* Task directions
Please filter the entries for the word "nonzero" and copy every line that has it.
/---
File: config.mk
export PLATFORM = sky130hd
export DESIGN_NAME = acm_mode_format
export DESIGN_NICKNAME = d
export VERILOG_FILES = /design/src/core/acm_pkg.sv /design/src/core/acm_glitch_filter.sv /design/src/core/acm_mode_format.sv
export SDC_FILE = /design/constraint.sdc
export NUM_CORES = 1
export LEC_CHECK = 0
export BUFFER_PORTS_ARGS = -buffer_cell sky130_fd_sc_hd__clkbuf_2
export CAP_MARGIN = 20
export CORE_MARGIN = 1.5
export CORE_UTILIZATION = 40
export CTS_BUF_LIST = sky130_fd_sc_hd__clkbuf_16
export CTS_CLUSTER_SIZE = 14
export DETAILED_ROUTE_END_ITERATION = 6
export PLACE_DENSITY = 0.68
export SKIP_LAST_GASP = 1
export SYNTH_ARGS = -nofsm -noshare
export SYNTH_HDL_FRONTEND = slang
export SYNTH_SLANG_ARGS = --single-unit
File: constraint.sdc
create_clock -name CLK -period 2.95 [get_ports CLK]
set_input_delay 0 -clock CLK [delete_from_list [all_inputs] [get_ports CLK]]
set_output_delay 0 -clock CLK [all_outputs]
set_load 0.02 [all_outputs]
`config.mk`:
```
export PLATFORM = sky130hd
export DESIGN_NAME = apc_ctrl
export DESIGN_NICKNAME = d
export VERILOG_FILES = /design/src/logic/apc_pkg.sv /design/src/logic/apc_tick.sv /design/src/logic/apc_coder.sv /design/src/logic/apc_ctrl.sv
export SDC_FILE = /design/constraint.sdc
export NUM_CORES = 1
export LEC_CHECK = 0
export BUFFER_PORTS_ARGS = -buffer_cell sky130_fd_sc_hd__buf_4
export CORE_MARGIN = 1
export CORE_UTILIZATION = 45
export CTS_BUF_LIST = sky130_fd_sc_hd__clkbuf_8
export DETAILED_ROUTE_END_ITERATION = 8
export PLACE_DENSITY_LB_ADDON = 0.12
export SLEW_MARGIN = 25
export SYNTH_ARGS = -nofsm -noshare
export SYNTH_HDL_FRONTEND = slang
export SYNTH_HIERARCHICAL = 1
export SYNTH_SLANG_ARGS = --single-unit
```
`constraint.sdc`:
```
create_clock -name ref_clk -period 2.6 [get_ports ref_clk]
set_input_delay 0 -clock ref_clk [delete_from_list [all_inputs] [get_ports ref_clk]]
set_output_delay 0 -clock ref_clk [all_outputs]
set_load 0.02 [all_outputs]
```
[config.mk]
export PLATFORM = sky130hd
export DESIGN_NAME = aseq_ctrl
export DESIGN_NICKNAME = d
export VERILOG_FILES = /design/src/inc/aseq_pkg.sv /design/src/core/aseq_ctrl.sv
export VERILOG_INCLUDE_DIRS = /design/src /design/src/inc
export SDC_FILE = /design/constraint.sdc
export NUM_CORES = 1
export LEC_CHECK = 0
export BUFFER_PORTS_ARGS = -buffer_cell sky130_fd_sc_hd__buf_4
export CAP_MARGIN = 0
export CORE_ASPECT_RATIO = 2
export CORE_MARGIN = 2
export CORE_UTILIZATION = 45
export CTS_CLUSTER_DIAMETER = 40
export DETAILED_ROUTE_END_ITERATION = 7
export SYNTH_ARGS = -nofsm -noshare
export SYNTH_HDL_FRONTEND = slang
export SYNTH_SLANG_ARGS = --single-unit
[constraint.sdc]
create_clock -name clock_i -period 5.7 [get_ports clock_i]
set_clock_uncertainty 0.15 [all_clocks]
set_input_delay 1.14 -clock clock_i [delete_from_list [all_inputs] [get_ports clock_i]]
set_output_delay 1.14 -clock clock_i [all_outputs]
set_load 0.02 [all_outputs]
[src/inc/aseq_defines.svh]
/*
 * Offsets, field positions, reset values and timing figures of the
 * ADC sequence and extra conversion control block.
 * Assumes an 8-bit register port with byte addresses.
 */
`ifndef ASEQ_DEFINES_SVH
`define ASEQ_DEFINES_SVH

// ****************************************
// Register offsets
// ****************************************
`define ASEQ_OFS_SEQ_CTRL   8'hb5
`define ASEQ_OFS_EXT_CTRL   8'hb6
`define ASEQ_OFS_RES_LOW    8'hba
`define ASEQ_OFS_RES_HIGH   8'hbb
`define ASEQ_OFS_RUN_CTRL   8'hc0
`define ASEQ_OFS_IRQ_STAT   8'hc1
`define ASEQ_OFS_IRQ_CLR    8'hc2
`define ASEQ_OFS_IRQ_EN     8'hc3

// ****************************************
// Field positions
// ****************************************
`define ASEQ_RUN_START_BIT  0
`define ASEQ_RUN_BUSY_BIT   6
`define ASEQ_RUN_EOC_BIT    7
`define ASEQ_IRQ_EXT_BIT    0
`define ASEQ_CH_SE_LAST     4'h7
`define ASEQ_CH_DIFF_FIRST  4'h8
`define ASEQ_CH_DIFF_LAST   4'hb
`define ASEQ_DMA_CHANNELS   8

// ****************************************
// Reset values
// ****************************************
`define ASEQ_RST_SEQ_CTRL   8'h10
`define ASEQ_RST_EXT_CTRL   8'h00
`define ASEQ_RST_RES_CH     4'hf

// ****************************************
// Timing
// ****************************************
`define ASEQ_CLK_PERIOD_NS  4
`define ASEQ_CONV_PERIOD_NS 250
`define ASEQ_SETTLE_PERIODS 16
`define ASEQ_DEC_BASE       64

`endif

[src/inc/aseq_pkg.sv]
/*
 * Types of the ADC sequence and extra conversion control block.
 * Assumes aseq_defines.svh holds every offset, field position and timing figure; the state codes are here.
 */
package aseq_pkg;

	// ****************************************
	// Control register layout
	// ****************************************
	typedef struct packed {
		logic [1:0] refsel;
		logic [1:0] decsel;
		logic [3:0] chan;
	} aseq_ctrl_t;

	// ****************************************
	// Converter states
	// ****************************************
	typedef enum logic [1:0] {
		ASEQ_IDLE  = 2'b00,
		ASEQ_SEQ   = 2'b01,
		ASEQ_EXTRA = 2'b10
	} aseq_state_t;

endpackage

[src/core/aseq_ctrl.sv]
/*
 * Conversion sequencing for a sigma-delta ADC: sequence and extra
 * conversion control, result capture, end-of-conversion flag, DMA
 * triggers and the extra-conversion interrupt.
 * Assumes the register port and the filter's result run on clock_i.
 */
`timescale 1ns/1ps
`include "aseq_defines.svh"

module aseq_ctrl #(
	parameter int CONV_PERIOD_NS = `ASEQ_CONV_PERIOD_NS,
	parameter int CNT_W          = 20
) (
	// Clock and reset
	input  wire logic                          clock_i,
	input  wire logic                          sys_rst_i,
	// Register port
	input  wire logic [7:0]                    reg_addr_i,
	input  wire logic [7:0]                    reg_wdata_i,
	input  wire logic                          reg_wr_i,
	input  wire logic                          reg_rd_i,
	output logic      [7:0]                    reg_rdata_o,
	// Multiplexer, reference and filter
	output logic      [3:0]                    mux_channel_o,
	output logic      [1:0]                    ref_select_o,
	output logic      [1:0]                    decimation_o,
	output logic                               conv_start_o,
	output logic                               conv_busy_o,
	input  wire logic [13:0]                   result_i,
	// DMA and interrupt
	output logic                               dma_all_o,
	output logic      [`ASEQ_DMA_CHANNELS-1:0] dma_chan_o,
	output logic                               irq_o
);

	// ****************************************
	// Declarations
	// ****************************************
	aseq_pkg::aseq_ctrl_t  seq_reg;
	aseq_pkg::aseq_ctrl_t  ext_reg;
	aseq_pkg::aseq_state_t state_reg;
	aseq_pkg::aseq_state_t state_next;
	logic [3:0]            cur_ch_reg;
	logic [3:0]            last_ch_reg;
	logic [CNT_W-1:0]      cnt_reg;
	logic                  ext_pend_reg;
	logic [3:0]            res_ch_reg;
	logic [13:0]           res_reg;
	logic                  eoc_reg;
	logic                  irq_stat_reg;
	logic                  irq_en_reg;
	logic [7:0]            rdata_reg;
	logic                  conv_start_reg;
	logic                  dma_all_reg;
	logic [3:0]            mux_reg;
	logic [1:0]            ref_reg;
	logic [1:0]            dec_reg;
	logic                  launch;
	logic [3:0]            launch_ch;
	logic [1:0]            launch_ref;
	logic [1:0]            launch_dec;
	logic                  conv_done;
	logic                  seq_more;
	logic                  wr_seq;
	logic                  wr_ext;
	logic                  wr_run;
	logic                  start_seq;
	logic                  rd_high;
	logic [3:0]            first_ch;

	// Full conversion length in system clocks for a decimation code
	function automatic logic [CNT_W-1:0] conv_cycles(input logic [1:0] dec);
		int n;
		n = ((`ASEQ_DEC_BASE << dec) + `ASEQ_SETTLE_PERIODS) * CONV_PERIOD_NS
			/ `ASEQ_CLK_PERIOD_NS;
		return CNT_W'(n);
	endfunction

	// ****************************************
	// Register decode
	// ****************************************
	assign wr_seq    = reg_wr_i && (reg_addr_i == `ASEQ_OFS_SEQ_CTRL);
	assign wr_ext    = reg_wr_i && (reg_addr_i == `ASEQ_OFS_EXT_CTRL);
	assign wr_run    = reg_wr_i && (reg_addr_i == `ASEQ_OFS_RUN_CTRL);
	assign start_seq = wr_run && reg_wdata_i[`ASEQ_RUN_START_BIT];
	assign rd_high   = reg_rd_i && (reg_addr_i == `ASEQ_OFS_RES_HIGH);

	always_ff @(posedge clock_i or posedge sys_rst_i) begin
		if (sys_rst_i) begin
			seq_reg <= `ASEQ_RST_SEQ_CTRL;
		end else if (wr_seq) begin
			seq_reg <= reg_wdata_i;
		end
	end

	// Channel field clears on extra done unless a new request is waiting
	always_ff @(posedge clock_i or posedge sys_rst_i) begin
		if (sys_rst_i) begin
			ext_reg <= `ASEQ_RST_EXT_CTRL;
		end else if (wr_ext) begin
			ext_reg <= reg_wdata_i;
		end else if (conv_done && state_reg == aseq_pkg::ASEQ_EXTRA && !ext_pend_reg) begin
			ext_reg.chan <= 4'h0;
		end
	end

	// Only a write of the extra field arms an extra conversion
	always_ff @(posedge clock_i or posedge sys_rst_i) begin
		if (sys_rst_i) begin
			ext_pend_reg <= 1'b0;
		end else if (wr_ext) begin
			ext_pend_reg <= 1'b1;
		end else if (launch && state_next == aseq_pkg::ASEQ_EXTRA) begin
			ext_pend_reg <= 1'b0;
		end
	end

	// ****************************************
	// Sequencing
	// ****************************************
	always_comb begin
		if (seq_reg.chan <= `ASEQ_CH_SE_LAST) begin
			first_ch = 4'h0;
		end else if (seq_reg.chan <= `ASEQ_CH_DIFF_LAST) begin
			first_ch = `ASEQ_CH_DIFF_FIRST;
		end else begin
			first_ch = seq_reg.chan;
		end
	end

	assign conv_done = (state_reg != aseq_pkg::ASEQ_IDLE) && (cnt_reg == CNT_W'(1));
	assign seq_more  = (state_reg == aseq_pkg::ASEQ_SEQ) && (cur_ch_reg != last_ch_reg)
		&& (last_ch_reg <= `ASEQ_CH_DIFF_LAST);

	always_comb begin
		launch     = 1'b0;
		state_next = state_reg;
		launch_ch  = cur_ch_reg;
		launch_ref = seq_reg.refsel;
		launch_dec = seq_reg.decsel;
		unique case (state_reg)
			aseq_pkg::ASEQ_IDLE: begin
				if (start_seq) begin
					launch     = 1'b1;
					state_next = aseq_pkg::ASEQ_SEQ;
					launch_ch  = first_ch;
				end else if (ext_pend_reg) begin
					launch     = 1'b1;
					state_next = aseq_pkg::ASEQ_EXTRA;
					launch_ch  = ext_reg.chan;
					launch_ref = ext_reg.refsel;
					launch_dec = ext_reg.decsel;
				end
			end
			aseq_pkg::ASEQ_SEQ: begin
				if (conv_done && seq_more) begin
					launch    = 1'b1;
					launch_ch = cur_ch_reg + 4'h1;
				end else if (conv_done && ext_pend_reg) begin
					launch     = 1'b1;
					state_next = aseq_pkg::ASEQ_EXTRA;
					launch_ch  = ext_reg.chan;
					launch_ref = ext_reg.refsel;
					launch_dec = ext_reg.decsel;
				end else if (conv_done) begin
					state_next = aseq_pkg::ASEQ_IDLE;
				end
			end
			aseq_pkg::ASEQ_EXTRA: begin
				if (conv_done) begin
					state_next = aseq_pkg::ASEQ_IDLE;
				end
			end
			default: begin
				state_next = aseq_pkg::ASEQ_IDLE;
			end
		endcase
	end

	always_ff @(posedge clock_i or posedge sys_rst_i) begin
		if (sys_rst_i) begin
			state_reg <= aseq_pkg::ASEQ_IDLE;
		end else begin
			state_reg <= state_next;
		end
	end

	// Sequence end is latched so a mid-sequence write cannot derail the sweep
	always_ff @(posedge clock_i or posedge sys_rst_i) begin
		if (sys_rst_i) begin
			last_ch_reg <= 4'h0;
		end else if (start_seq && state_reg == aseq_pkg::ASEQ_IDLE) begin
			last_ch_reg <= seq_reg.chan;
		end
	end

	always_ff @(posedge clock_i or posedge sys_rst_i) begin
		if (sys_rst_i) begin
			cnt_reg <= '0;
		end else if (launch) begin
			cnt_reg <= conv_cycles(launch_dec);
		end else if (cnt_reg != '0) begin
			cnt_reg <= cnt_reg - CNT_W'(1);
		end
	end

	always_ff @(posedge clock_i or posedge sys_rst_i) begin
		if (sys_rst_i) begin
			cur_ch_reg     <= 4'h0;
			mux_reg        <= 4'h0;
			ref_reg        <= 2'b00;
			dec_reg        <= 2'b00;
			conv_start_reg <= 1'b0;
		end else begin
			conv_start_reg <= launch;
			if (launch) begin
				cur_ch_reg <= launch_ch;
				mux_reg    <= launch_ch;
				ref_reg    <= launch_ref;
				dec_reg    <= launch_dec;
			end
		end
	end

	// ****************************************
	// Results and end-of-conversion flag
	// ****************************************
	always_ff @(posedge clock_i or posedge sys_rst_i) begin
		if (sys_rst_i) begin
			res_reg    <= '0;
			res_ch_reg <= `ASEQ_RST_RES_CH;
		end else if (conv_done) begin
			res_reg    <= result_i;
			res_ch_reg <= cur_ch_reg;
		end
	end

	always_ff @(posedge clock_i or posedge sys_rst_i) begin
		if (sys_rst_i) begin
			eoc_reg <= 1'b0;
		end else if (conv_done) begin
			eoc_reg <= 1'b1;
		end else if (rd_high) begin
			eoc_reg <= 1'b0;
		end
	end

	// ****************************************
	// DMA triggers
	// ****************************************
	always_ff @(posedge clock_i or posedge sys_rst_i) begin
		if (sys_rst_i) begin
			dma_all_reg <= 1'b0;
		end else begin
			dma_all_reg <= conv_done && state_reg == aseq_pkg::ASEQ_SEQ;
		end
	end

	for (genvar i = 0; i < `ASEQ_DMA_CHANNELS; i++) begin : g_dma
		always_ff @(posedge clock_i or posedge sys_rst_i) begin
			if (sys_rst_i) begin
				dma_chan_o[i] <= 1'b0;
			end else begin
				dma_chan_o[i] <= conv_done && state_reg == aseq_pkg::ASEQ_SEQ
					&& cur_ch_reg == 4'(i);
			end
		end
	end

	// ****************************************
	// Interrupt
	// ****************************************
	always_ff @(posedge clock_i or posedge sys_rst_i) begin
		if (sys_rst_i) begin
			irq_stat_reg <= 1'b0;
		end else if (conv_done && state_reg == aseq_pkg::ASEQ_EXTRA) begin
			irq_stat_reg <= 1'b1;
		end else if (reg_wr_i && reg_addr_i == `ASEQ_OFS_IRQ_CLR
			&& reg_wdata_i[`ASEQ_IRQ_EXT_BIT]) begin
			irq_stat_reg <= 1'b0;
		end
	end

	always_ff @(posedge clock_i or posedge sys_rst_i) begin
		if (sys_rst_i) begin
			irq_en_reg <= 1'b0;
		end else if (reg_wr_i && reg_addr_i == `ASEQ_OFS_IRQ_EN) begin
			irq_en_reg <= reg_wdata_i[`ASEQ_IRQ_EXT_BIT];
		end
	end

	// ****************************************
	// Read data
	// ****************************************
	always_ff @(posedge clock_i or posedge sys_rst_i) begin
		if (sys_rst_i) begin
			rdata_reg <= 8'h00;
		end else if (reg_rd_i) begin
			unique case (reg_addr_i)
				`ASEQ_OFS_SEQ_CTRL: rdata_reg <= {seq_reg.refsel, seq_reg.decsel,
					res_ch_reg + 4'h1};
				`ASEQ_OFS_EXT_CTRL: rdata_reg <= ext_reg;
				`ASEQ_OFS_RES_LOW:  rdata_reg <= {res_reg[5:0], 2'b00};
				`ASEQ_OFS_RES_HIGH: rdata_reg <= res_reg[13:6];
				`ASEQ_OFS_RUN_CTRL: rdata_reg <= {eoc_reg, state_reg != aseq_pkg::ASEQ_IDLE,
					6'h00};
				`ASEQ_OFS_IRQ_STAT: rdata_reg <= {7'h00, irq_stat_reg};
				`ASEQ_OFS_IRQ_EN:   rdata_reg <= {7'h00, irq_en_reg};
				default:            rdata_reg <= 8'h00;
			endcase
		end
	end

	// ****************************************
	// Outputs
	// ****************************************
	assign reg_rdata_o   = rdata_reg;
	assign mux_channel_o = mux_reg;
	assign ref_select_o  = ref_reg;
	assign decimation_o  = dec_reg;
	assign conv_start_o  = conv_start_reg;
	assign conv_busy_o   = state_reg != aseq_pkg::ASEQ_IDLE;
	assign dma_all_o     = dma_all_reg;
	assign irq_o         = irq_stat_reg & irq_en_reg;

endmodule

# Word-level counts from Yosys, hierarchy flattened
# Cells that the tools add are included.
# op_classes
addsub,5
bitwise_logic,2
eq_ne,22
magnitude_cmp,3
n_shift,1
mux,39
mul,1
n_reduce_logical,38
# ops
operator,n
8-bit equality test (second input constant),8
8-bit one-hot mux with 7 select lines,1
20-bit two-way mux,2
32-bit by 6-bit adder with 32-bit output (second input constant),1
32-bit by 8-bit multiplier with 31-bit output (second input constant),1
4-bit two-way mux,8
7-bit by 2-bit left shift with 32-bit output (first input constant),1
1-bit logical AND,26
2-bit two-way mux,13
20-bit by 1-bit adder with 20-bit output,1
20-bit by 1-bit equality test with 1-bit output (second input constant),1
20-bit nonzero test,1
20-bit by 1-bit subtractor with 20-bit output (second input constant),1
4-bit by 3-bit equality test with 1-bit output (second input constant),4
2-bit nonzero test,7
1-bit two-way mux,10
4-bit by 1-bit adder with 4-bit output (second input constant),2
4-bit by 2-bit equality test with 1-bit output (second input constant),2
4-bit <= comparator (second input constant),2
2-bit one-hot mux with 2 select lines,2
4-bit one-hot mux with 2 select lines,1
3-bit != test (second input constant),2
2-bit one-hot mux with 3 select lines,1
2-bit equality test (second input constant),2
other kinds (10),11
# totals
wordCells,140
ff_bits,90
output_inout_bits,28
input_bits,34

# Logic depth before layout (Yosys ltp)
# Gate-level depths: netlist of run 1.
# logic_depth
word_depth,12
mapped_depth,18
depth_no_buf,18

# Worst setup path before layout of run 1
# OpenSTA, ideal clock, no wires.
# synth_timing
path_kind,input port to flip-flop
from,input port reg_addr_i[2]
to,register cnt_reg[16]
arrival_ns,4.667
path_slack_ns,0.748
required_ns,5.415
n_path_buf,0
stages,15
setup_ns,0.135
cell_sequence,or4_1 -> nor4_2 -> o22a_1 -> o21ai_2 -> and2_1 -> ha_1 -> ha_1 -> ha_1 -> ha_1 -> ha_1 -> nor3_1 -> a21oi_1 -> nor2_1 -> xor2_1 -> o21ai_0
# synth_via
elab_chain_len,11
word_cells_on_any_way,14
classes_between,add/sub (2); mul (1); eq/ne (1); shift (1); mux (5); bitwise (1); reduce/logical (3)
# synth_lines
element,line_no,rtl
start: declaration,aseq_ctrl.sv:18,"input wire logic [7:0] reg_addr_i,"
8-bit equality test (*),--,
1-bit logical AND (*),aseq_ctrl.sv:84,assign wr_run = reg_wr_i && (reg_addr_i == `ASEQ_OFS_RUN_CTRL);
1-bit logical AND (*),aseq_ctrl.sv:85,assign start_seq = wr_run && reg_wdata_i[`ASEQ_RUN_START_BIT];
2-bit two-way mux,aseq_ctrl.sv:143,if (start_seq) begin
2-bit one-hot mux with 2 select lines,aseq_ctrl.sv:141,unique case (state_reg)
7-bit by 2-bit left shift with 32-bit output (no line),--,
32-bit by 6-bit adder with 32-bit output (no line),--,
32-bit by 8-bit multiplier with 31-bit output,aseq_ctrl.sv:74,n = ((`ASEQ_DEC_BASE << dec) + `ASEQ_SETTLE_PERIODS) * CONV_PERIOD_NS
1-bit AND (no line),--,
20-bit by 1-bit adder with 20-bit output (no line),--,
20-bit two-way mux,aseq_ctrl.sv:200,end else if (launch) begin
end signal: assignment,aseq_ctrl.sv:201,cnt_reg <= conv_cycles(launch_dec);
end signal: assignment,aseq_ctrl.sv:203,cnt_reg <= cnt_reg - CNT_W'(1);
end: declaration,aseq_ctrl.sv:45,logic [CNT_W-1:0] cnt_reg;
# Mark *: on every way between the ends. The rest lies on a longest branch, timed or not.
# A chain may end at the register's enable or synchronous reset.

# Worst setup path in the final report of run 1
# layout_timing
from,register cnt_reg[12]
to,register cnt_reg[16]
# layout_via
elab_chain_len,12
word_cells_on_any_way,20
classes_between,add/sub (3); mul (1); eq/ne (1); shift (1); mux (8); bitwise (1); reduce/logical (5)
# layout_lines
element,line_no,rtl
20-bit by 1-bit equality test with 1-bit output,aseq_ctrl.sv:131,assign conv_done = (state_reg != aseq_pkg::ASEQ_IDLE) && (cnt_reg == CNT_W'(1));
1-bit logical AND,aseq_ctrl.sv:131,
1-bit logical AND,aseq_ctrl.sv:159,end else if (conv_done && ext_pend_reg) begin
2-bit two-way mux,aseq_ctrl.sv:159,
2-bit two-way mux,aseq_ctrl.sv:156,if (conv_done && seq_more) begin
2-bit one-hot mux with 2 select lines,aseq_ctrl.sv:141,
7-bit by 2-bit left shift with 32-bit output (no line),--,
32-bit by 6-bit adder with 32-bit output (no line),--,
32-bit by 8-bit multiplier with 31-bit output,aseq_ctrl.sv:74,
1-bit AND (no line),--,
20-bit by 1-bit adder with 20-bit output (no line),--,
20-bit two-way mux,aseq_ctrl.sv:200,
# Parallel ways exist; a longest one is shown, timed or not. The select of a mux whose other input is x is not followed.

==> impl_metrics.yaml, run 1 <==
die:
  die_w_um: 77.6
  die_h_um: 151
  rows: 53
  initial_core_util_pct: 46.2
  die_area_um2: 11700
  core_um2: 10500
  io_pins: 62
setup_path:
  arrival_ns: 5.05
  reg2reg_setup_slack_ns: 0.71
  cpMaxStageDelayCell: "or4_4"
  worstPathCellList: "or4_4 -> or3_4 -> or4_4 -> o22ai_2 -> nand3_1 -> and2_1 -> ha_1 -> ha_1 -> ha_1 -> ha_1 -> ha_1 -> nor3_1 -> a21oi_1 -> nor2_1 -> xor2_1 -> o21ai_0"
  rr_startpoint: "cnt_reg[12]"
  timing.rr.end: "cnt_reg[16]"
  crit_end: "cnt_reg[16]"
  critPathKind: "flop to flop"
  crit_family: "simple AND/OR/NAND/NOR gates"
  crit_buf_inv: 0
  crit_start: "cnt_reg[12]"
  critical_path.max_fanout: 6
  crit_path_end_kind: "flop"
  worstSetupStartpointType: "flop"
  crit_path_frequent_cell: "ha_1"
  cp.required_ns: 5.76
  cpPeakStageDelay_ns: 0.60
  r2r_cells: 16
  cp.depth: 16
global_routing:
  grt_pass1_vias: 4106
  grt_max_degree: 48
  antenna_found_initial: 0
  track_usage_pct: 22.1
  grt_pass1_wl_um: 20100
  grt_overflow_total: 0
power_and_ir_drop:
  switching_share_pct: 23.5
  combPwrFrac_pct: 6.8
  p_sw_uw: 321
  p_per_area_nw_per_um2: 237
  leakage_uw: 0.00261
  p_int_uw: 1040
  vdd_drop_max_mv: 0.162
  p_seq_share_pct: 49.0
  p_clk_share_pct: 44.2
clock_tree:
  cts.sinks: 90
  holdBufCountCts: 0
  cts_buffers: 9
  clock_path_buffers: 2
  post_cts_resize_count: 0
  cts_tree: "yes"
  path_clk_slew_ns: 0.07
  post-cts-setup-buffers: 0
  h-tree-depth: 3
  insertion_delay_ns: 0.34
  cts_root_buf: "clkbuf_16"
logic_synthesis:
  synthArstFlopShare_pct: 100
  netlist_area_um2: 4880
  postSynthAreaPerCell_um2: 10.0
  synth_seq_area_share_pct: 46.3
  ys_ff_latch: 90
  ys_warn_count: 0
  syn-num-nets: 547
  synth_flop_cell: "dfrtp_1"
  ys_types: 61
  synth_edf_count: 0
  synthesis.instances: 486
route:
  firstDrtPassIters: 4
  vias: 3892
  vias_per_cell: 5.67
  drc: 0
  routedWlPerCell_um: 17.9
  finalWirelength_um: 12300
  drtIter0Drc: 175
  ant_nets: 0
place:
  port_buffers: 61
  place.gp.congestion: 0.863
  dp_hpwl_um: 9350
timing:
  tns_ns: 0
  worst_slew_pin_slew_ns: 0.916
  finalHoldViolCount: 0
  drv_slew: 0
  max-slew-margin-rel_pct: 38.8
  fin_crit_sh_pct: 87.5
  holdWs_ns: 0.340
  min_period_ns: 4.99
  final-setup-viol-count: 0
  timing.fmax_mhz: 200
  rsz0062_at_grt: "false"
run:
  cap_violations: 0
finish:
  nNetsFinal: 605
  syn_to_final_growth_pct: 18.2
  drive_above_1_share_pct: 24.0
  diodes: 0
  seq_area_um2: 2260
  multi_input_area_um2: 2480
  largest_reg_flops: 20
  fillers: 949
min_path:
  hp-class: "flop to flop"
status:
  status: "completed"
==> cells in the mapped netlist, drive strengths merged (3+ instances only) <==
| cell type | number | area (um2) |
|---|---|---|
| dfrtp | 85 | 2130 |
| nand2 | 53 | 199 |
| nor2 | 42 | 158 |
| mux2 | 28 | 315 |
| nand3 | 27 | 140 |
| ha | 26 | 325 |
| o21ai | 24 | 128 |
| inv | 18 | 67.6 |
| xor2 | 14 | 123 |
| a31oi | 13 | 81.3 |
| and2 | 13 | 81.3 |
| clkbuf | 12 | 45.0 |
| a21oi | 11 | 55.1 |
| a22oi | 11 | 82.6 |
| nor3 | 10 | 55.1 |
| nor4 | 9 | 83.8 |
| xnor2 | 8 | 70.1 |
| or4 | 7 | 60.1 |
| nand4 | 6 | 37.5 |
| a21o | 5 | 37.5 |
| buf | 5 | 25.0 |
| dfstp | 5 | 131 |
| nor3b | 5 | 42.5 |
| or3 | 5 | 41.3 |
| o31ai | 4 | 30.0 |
| and3 | 3 | 18.8 |
| nand2b | 3 | 18.8 |
| nor2b | 3 | 18.8 |
==> area by class of cell <==
type	instances	share of cell area (%)
flip-flops and latches	90	39.2
clock inverters	6	1.30
clock buffers	10	3.97
repair buffers	64	8.34
inverters	18	1.19
well taps	137	2.97
multi-input cells	361	43.0
==> worst min-delay path by stage <==
stage	cells after the start	slack [ns]	from	to
after detailed placement	2	0.32	eoc_reg	eoc_reg
after global routing	2	0.36	res_ch_reg[3]	res_ch_reg[3]
after CTS	2	0.34	eoc_reg	eoc_reg
after floorplan	2	0.30	eoc_reg	eoc_reg
final	2	0.34	eoc_reg	eoc_reg
after global placement	2	0.32	eoc_reg	eoc_reg
==> power by group through the flow <==
| stage | sequential [uW] | combinational, uW | clock, uW |
|---|---|---|---|
| floorplan | 681 | 47.0 | 0 |
| global placement | 680 | 91.8 | 0 |
| detailed placement | 680 | 94.3 | 0 |
| CTS | 668 | 94.7 | 618 |
| global route | 670 | 103 | 644 |
| finish | 668 | 92.4 | 603 |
\---
* Result for this exercise
20-bit nonzero test,1
2-bit nonzero test,7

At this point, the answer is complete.